Caenorhabditis elegans HCF-1 Functions in Longevity Maintenance as a DAF-16 Regulator
Figure 5
Loss of hcf-1 Promotes the DAF-16 Transcriptional Regulation of Several Target Genes
(A) The expression of sod-3, mtl-1, and F21F3.3 was elevated and that of C32H11.4 was repressed in the hcf-1 mutants. The elevated expression of sod-3 and mtl-1 in the hcf-1 mutants was completely dependent on daf-16; that of F21F3.3 and C32H11.4 was partially dependent on daf-16. *, p < 0.05 when compared to wild-type (wt). **, p < 0.05 when compared to hcf-1(ok559).

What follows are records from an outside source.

Context: an optimization exercise on an open-source flow, tuned for small area. The choices shown serve that exercise and are no tape-out recipe. The RTL was checked by simulation tests, not by an equivalence proof against the original design. The clock port is modelled as an ideal driver; clocking choices that lean on that would not hold on a real chip. Power and IR drop assume default switching activity.

==> flow/flow/abc/area07.abc <==
strash
&get -n
&deepsyn -T 60 -S 7
&put
dch -f
amap
topo
==> flow/flow/synth.tcl <==
# The standard flow's own synthesis script (synth_recipe.tcl), with only the ABC
# mapping of the combinational logic changed: every area-oriented ABC
# script in flow/abc/ is run on the same design and the smallest result
# (by liberty cell area) is kept.
proc abc {args} {
  set i [lsearch -exact $args -script]
  set j [lsearch -exact $args -liberty]
  set lib [lindex $args [expr {$j + 1}]]
  yosys design -save pre_abc
  set best 1e30
  foreach s [lsort [glob $::env(FLOW_WORK)/flow/abc/area*.abc]] {
    yosys design -load pre_abc
    lset args [expr {$i + 1}] $s
    yosys abc {*}$args
    yosys tee -q -o $::env(RESULTS_DIR)/abc_area.txt stat -liberty $lib
    set f [open $::env(RESULTS_DIR)/abc_area.txt]
    set t [read $f]
    close $f
    regexp {Chip area for module[^:]*:\s*([0-9.]+)} $t -> a
    puts "area abc: [file tail $s] $a"
    if {$a < $best} {
      set best $a
      yosys design -save best_abc
    }
  }
  yosys design -load best_abc
}
source $::env(FLOW_WORK)/synth_recipe.tcl
==> flow/flow/abc/area05.abc <==
strash
&get -n
&deepsyn -T 60 -S 5
&put
dch -f
amap
topo
==> flow/flow/abc/area02.abc <==
strash
&get -n
&deepsyn -T 60 -S 2
&put
dch -f
amap
topo
==> flow/flow/abc/area11.abc <==
strash
&get -n
&deepsyn -T 60 -S 11
&put
dch -f
amap
topo
==> flow/flow/abc/area04.abc <==
strash
&get -n
&deepsyn -T 60 -S 4
&put
dch -f
amap
topo
==> flow/flow/abc/area99.abc <==
strash
dch -f
amap
topo
==> flow/flow/abc/area10.abc <==
strash
&get -n
&deepsyn -T 60 -S 10
&put
dch -f
amap
topo
==> flow/design.v <==
module petra(
	input wire clock,
	input wire reset,
	input wire send_message,
	input wire [8 - 1:0] data_in,
	output reg [8 - 1:0] data_out,
	output reg irq_tx,
	output reg irq_rx,
	input wire signal,
	output reg led
	);
	localparam T_INIT = 3'd0;
	localparam T_WAIT = 3'd1;
	localparam T_ECC  = 3'd2;
	localparam T_TS   = 3'd3;
	localparam T_NORM = 3'd4;
	localparam T_IP1  = 3'd5;
	localparam T_IP   = 3'd6;
	localparam T_ACK  = 3'd7;
	localparam R_INIT = 2'd0;
	localparam R_RECV = 2'd1;
	localparam R_WAIT = 2'd2;
	reg [2:0] tx_state;
	reg [1:0] rx_state;
	reg tx_seq;
	reg rx_seq;
	reg arbiter_ack;
	reg ack_send;       
	reg message_send;   
	reg tx_sent_ack;
	reg rx_ack;         
	reg [1:0] rx_notify_ack;
	reg tx_start_transfer;
	reg [7:0] current_message;
	reg [10:0] current_packet;
	function [3:0] db_next(input [3:0] c);
		db_next = {c[2:0], c[3] ^ c[2] ^ ~(c[2] | c[1] | c[0])};
	endfunction
	reg tm_zero;
	reg [7:0] tm;
	wire tx_timeout = tm_zero & ~tm[0];
	wire timer_reset = reset | (tx_state == T_IP1);
	wire [7:0] tm_next = {tm[6:0], tm[7] ^ tm[5] ^ tm[4] ^ tm[3] ^ ~|tm[6:0]};
	always @(posedge clock)
	begin
		tm <= tm_zero ? 8'd0 : tm_next;
		tm_zero <= ~tm_zero & (tm == 8'b1000_0000);
		if (timer_reset)
		begin
			tm_zero <= 1'b1;
			tm[0] <= 1'b1;
		end
	end
	reg [4:0] enc_pos;
	wire [10:0] enc_mask;
	assign enc_mask[0] = (enc_pos[3:0] == 4'b0000) | (enc_pos[3:0] == 4'b0001) | (enc_pos[3:0] == 4'b0010) | (enc_pos[3:0] == 4'b1000);
	assign enc_mask[1] = (enc_pos[3:0] == 4'b0000) | (enc_pos[3:0] == 4'b0100) | (enc_pos[3:0] == 4'b1001) | (enc_pos[3:0] == 4'b1000);
	assign enc_mask[2] = (enc_pos[3:0] == 4'b0001) | (enc_pos[3:0] == 4'b0100) | (enc_pos[3:0] == 4'b0011) | (enc_pos[3:0] == 4'b1000);
	assign enc_mask[3] = (enc_pos[3:0] == 4'b0000) | (enc_pos[3:0] == 4'b0001) | (enc_pos[3:0] == 4'b0100) | (enc_pos[3:0] == 4'b0110);
	assign enc_mask[4] = (enc_pos[3:0] == 4'b0000) | (enc_pos[3:0] == 4'b1101) | (enc_pos[3:0] == 4'b1010) | (enc_pos[3:0] == 4'b1000);
	assign enc_mask[5] = (enc_pos[3:0] == 4'b0001) | (enc_pos[3:0] == 4'b1101) | (enc_pos[3:0] == 4'b0101) | (enc_pos[3:0] == 4'b1000);
	assign enc_mask[6] = (enc_pos[3:0] == 4'b0000) | (enc_pos[3:0] == 4'b0001) | (enc_pos[3:0] == 4'b1101) | (enc_pos[3:0] == 4'b1011);
	assign enc_mask[7] = (enc_pos[3:0] == 4'b0100) | (enc_pos[3:0] == 4'b1101) | (enc_pos[3:0] == 4'b0111) | (enc_pos[3:0] == 4'b1000);
	assign enc_mask[8] = (enc_pos[3:0] == 4'b0000) | (enc_pos[3:0] == 4'b0100) | (enc_pos[3:0] == 4'b1101) | (enc_pos[3:0] == 4'b1111);
	assign enc_mask[9] = (enc_pos[3:0] == 4'b0001) | (enc_pos[3:0] == 4'b0100) | (enc_pos[3:0] == 4'b1101) | (enc_pos[3:0] == 4'b1110);
	assign enc_mask[10] = (enc_pos[3:0] == 4'b0000) | (enc_pos[3:0] == 4'b0001) | (enc_pos[3:0] == 4'b0100) | (enc_pos[3:0] == 4'b1101) | (enc_pos[3:0] == 4'b1100) | (enc_pos[3:0] == 4'b1000);
	wire enc_bit = ^(current_packet & enc_mask);
	reg [3:0] enc_cnt;
	wire enc_idle = enc_pos[4] & enc_pos[3];
	wire enc_irq = enc_pos[4] & ~enc_pos[3] & enc_pos[0];
	wire enc_match = enc_bit ? (enc_cnt == 4'b1001) : (enc_cnt == 4'b0010);
	always @(posedge clock)
	begin
		led <= 1'b0;
		if (!tx_start_transfer)
		begin
			enc_pos[4] <= 1'b1;
			enc_pos[3] <= 1'b1;
		end else if (enc_idle)
		begin
			enc_pos <= 5'd0;
			enc_cnt <= 4'd0;
			led <= 1'b1;
		end else if (!enc_pos[4])
		begin
			enc_cnt <= db_next(enc_cnt);
			if (enc_match)
			begin
				led <= 1'b1;
				enc_cnt <= 4'd0;
				enc_pos[3:0] <= db_next(enc_pos[3:0]);
				if (enc_pos[3:0] == 4'b1000)
					enc_pos[4] <= 1'b1;
			end
		end else if (!enc_pos[0])
			enc_pos[0] <= 1'b1;
		if (reset)
			led <= 1'b0;
	end
	reg [15:0] dec_d;       
	reg dec_pv;             
	reg dec_pval;           
	reg dec_zero;           
	reg [3:0] dec_bit;
	reg [2:0] dec_cnt;      
	reg dec_started;
	reg dec_irq;
	reg dec_finished;
	integer i;
	wire dec_abort = dec_started & ~signal & dec_cnt[2] & ~dec_cnt[1];
	wire [15:0] dec_wsel;
	assign dec_wsel[0] = (dec_bit == 4'b0001);
	assign dec_wsel[1] = (dec_bit == 4'b0010);
	assign dec_wsel[2] = (dec_bit == 4'b0100);
	assign dec_wsel[3] = (dec_bit == 4'b1001);
	assign dec_wsel[4] = (dec_bit == 4'b0011);
	assign dec_wsel[5] = (dec_bit == 4'b0110);
	assign dec_wsel[6] = (dec_bit == 4'b1101);
	assign dec_wsel[7] = (dec_bit == 4'b1010);
	assign dec_wsel[8] = (dec_bit == 4'b0101);
	assign dec_wsel[9] = (dec_bit == 4'b1011);
	assign dec_wsel[10] = (dec_bit == 4'b0111);
	assign dec_wsel[11] = (dec_bit == 4'b1111);
	assign dec_wsel[12] = (dec_bit == 4'b1110);
	assign dec_wsel[13] = (dec_bit == 4'b1100);
	assign dec_wsel[14] = (dec_bit == 4'b1000);
	assign dec_wsel[15] = (dec_bit == 4'b0000);
	always @(posedge clock)
	begin
		for (i = 0; i < 16; i = i + 1)
			if (dec_pv & dec_wsel[i])
				dec_d[i] <= dec_pval;
		dec_pv <= dec_started & signal & (dec_cnt != 3'd0);
		dec_pval <= dec_cnt[2];
		dec_zero <= reset | dec_abort | ~dec_finished;
		dec_cnt <= signal ? 3'd0 : {dec_cnt[1:0], ~dec_cnt[2]};
		if (signal & ~dec_started)
			dec_bit <= 4'd0;
		else if (signal & (dec_cnt != 3'd0))
			dec_bit <= db_next(dec_bit);
		if (reset)
		begin
			dec_d[15] <= 1'b0;
			dec_pv <= 1'b0;
			dec_started <= 1'b0;
			dec_irq <= 1'b0;
			dec_finished <= 1'b0;
		end else if (signal)
		begin
			if (!dec_started)
			begin
				dec_started <= 1'b1;
				dec_irq <= 1'b0;
			end else if (dec_bit == 4'b1000)
			begin
				dec_finished <= 1'b1;
				dec_irq <= 1'b1;
				dec_started <= 1'b0;
			end
		end else if (dec_abort)
		begin
			dec_started <= 1'b0;
			dec_irq <= 1'b0;
		end
	end
	wire [15:0] x = {dec_d[14:0], dec_d[15]};
	wire [7:0] xa, xb;
	genvar m;
	generate for (m = 0; m < 8; m = m + 1) begin : g_pair
		assign xa[m] = x[2*m] ^ x[2*m+1];
		assign xb[m] = x[2*m+1];
	end endgenerate
	wire s1 = ((xb[0] ^ xb[1]) ^ (xb[2] ^ xb[3])) ^ ((xb[4] ^ xb[5]) ^ (xb[6] ^ xb[7]));
	wire c67 = xa[6] ^ xa[7];
	wire c23 = xa[2] ^ xa[3];
	wire c45 = xa[4] ^ xa[5];
	wire s4 = c23 ^ c67;
	wire s8 = c45 ^ c67;
	wire s2 = (xa[1] ^ xa[3]) ^ (xa[5] ^ xa[7]);
	wire o2 = (xa[0] ^ xa[1]) ^ (s4 ^ c45);
	wire syn0 = ~(s1 | s2 | s4 | s8);
	wire rx_correct = dec_zero | o2 | syn0;
	wire [3:0] syn_lo = {s2 & s1, s2 & ~s1, ~s2 & s1, ~s2 & ~s1};
	wire [3:0] syn_hi = {s8 & s4, s8 & ~s4, ~s8 & s4, ~s8 & ~s4} & {4{o2}};
	wire [15:0] flip;
	generate for (m = 0; m < 16; m = m + 1) begin : g_flip
		assign flip[m] = syn_hi[m/4] & syn_lo[m%4];
	end endgenerate
	wire [15:0] cx = x ^ flip;
	wire keep = ~dec_zero & (o2 | syn0);
	wire [7:0] received_data = {cx[12], cx[11], cx[10], cx[9], cx[7], cx[6], cx[5], cx[3]} & {8{keep}};
	wire [2:0] received_head = {cx[15], cx[14], cx[13]} & {3{~dec_zero}};
	wire arbiter_message = (tx_state == T_WAIT) | (tx_state == T_NORM) |
	                       (tx_state == T_IP1) | (tx_state == T_IP) |
	                       (((tx_state == T_ECC) | (tx_state == T_TS)) &
	                        (current_packet[9:8] == 2'b00));
	always @(posedge clock)
	begin
		if (reset)
		begin
			ack_send <= 1'b0;
			message_send <= 1'b0;
		end else
		begin
			message_send <= arbiter_message & (message_send | ~arbiter_ack);
			ack_send <= arbiter_ack & ~(message_send & arbiter_message);
		end
	end
	always @(posedge clock)
	begin
		if (reset)
		begin
			tx_state <= T_INIT;
			rx_state <= R_INIT;
			arbiter_ack <= 1'b0;
			tx_seq <= 1'b0;
			rx_seq <= 1'b0;
			rx_notify_ack <= 2'b00;
			irq_tx <= 1'b0;
			irq_rx <= 1'b0;
			tx_start_transfer <= 1'b0;
			data_out <= 8'd0;
		end else
		begin
			case (tx_state)
				T_INIT: begin
					if (ack_send)
					begin
						current_packet <= {rx_seq, rx_ack, ~rx_ack, 8'b0000_0000};
						tx_state <= T_ECC;
					end else if (send_message)
						tx_state <= T_WAIT;
					current_message <= data_in;
				end
				T_WAIT: begin
					if (message_send)
					begin
						tx_state <= T_ECC;
						current_packet <= {tx_seq, 2'b00, current_message};
					end
				end
				T_ECC: tx_state <= T_TS;
				T_TS: begin
					tx_state <= (current_packet[9:8] == 2'b00) ? T_NORM : T_ACK;
					tx_start_transfer <= 1'b1;
				end
				T_NORM: tx_state <= T_IP1;
				T_IP1, T_IP: begin
					tx_state <= T_IP;
					if (tx_timeout || rx_notify_ack == 2'b10)
					begin
						tx_start_transfer <= 1'b0;
						tx_state <= T_TS;
						rx_notify_ack <= 2'b00;
					end else if (rx_notify_ack == 2'b01)
					begin
						tx_seq <= ~tx_seq;
						tx_state <= T_INIT;
						rx_notify_ack <= 2'b00;
						irq_tx <= 1'b1;
					end
				end
				T_ACK: begin
					if (enc_irq)
					begin
						arbiter_ack <= 1'b0;
						tx_sent_ack <= 1'b1;
						tx_state <= T_INIT;
					end
				end
			endcase
			case (rx_state)
				R_INIT: begin
					if (dec_irq)
						rx_state <= R_RECV;
				end
				R_RECV: begin
					if (rx_correct)
					begin
						if (received_head[1:0] == 2'b00 &&
							received_head[2] == rx_seq)
						begin
							rx_ack <= 1'b0;
							tx_sent_ack <= 1'b0;
							rx_state <= R_WAIT;
							arbiter_ack <= 1'b1;
						end else if (received_head[1:0] == 2'b00)
						begin
							rx_ack <= 1'b1;
							rx_state <= R_INIT;
							arbiter_ack <= 1'b1;
						end else if (received_head[1:0] != 2'b11)
						begin
							rx_notify_ack <= received_head[1:0];
							rx_state <= R_INIT;
						end
					end else
					begin
						arbiter_ack <= 1'b1;
						rx_ack <= 1'b1;
						rx_state <= R_INIT;
					end
				end
				default: begin
					if (tx_sent_ack)
					begin
						data_out <= received_data;
						irq_rx <= 1'b1;
						rx_state <= R_INIT;
						rx_seq <= ~rx_seq;
					end
				end
			endcase
		end
	end
endmodule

(B) The expression of sod-3 and mtl-1 in the daf-2(e1370);hcf-1(pk924) double mutant showed synergistic up-regulation when compared to the expression in either hcf-1(pk924) or daf-2(e1370) single mutant. *, p < 0.05 when compared to wild-type (wt). **, p < 0.05 when compared to daf-2(e1370). The quantitative data are summarized in Tables 3–5.
The RNA levels of sod-3, mtl-1, F21F3.3, and C32H11.4 were quantified using qRT-PCR and normalized to the internal control act-1. The data for at least three independent experiments were pooled, and the mean normalized RNA level and SEM for each gene in the indicated strains are shown. The mean normalized RNA level for each gene in wt worms was set as 1. p-Value was calculated using Student's t-test. For sod-3 or mtl-1 expression, we analyzed for a synergistic effect in daf-2(e1370);hcf-1(pk924) compared to daf-2(e1370) or hcf-1(pk924) using two-way ANOVA analysis.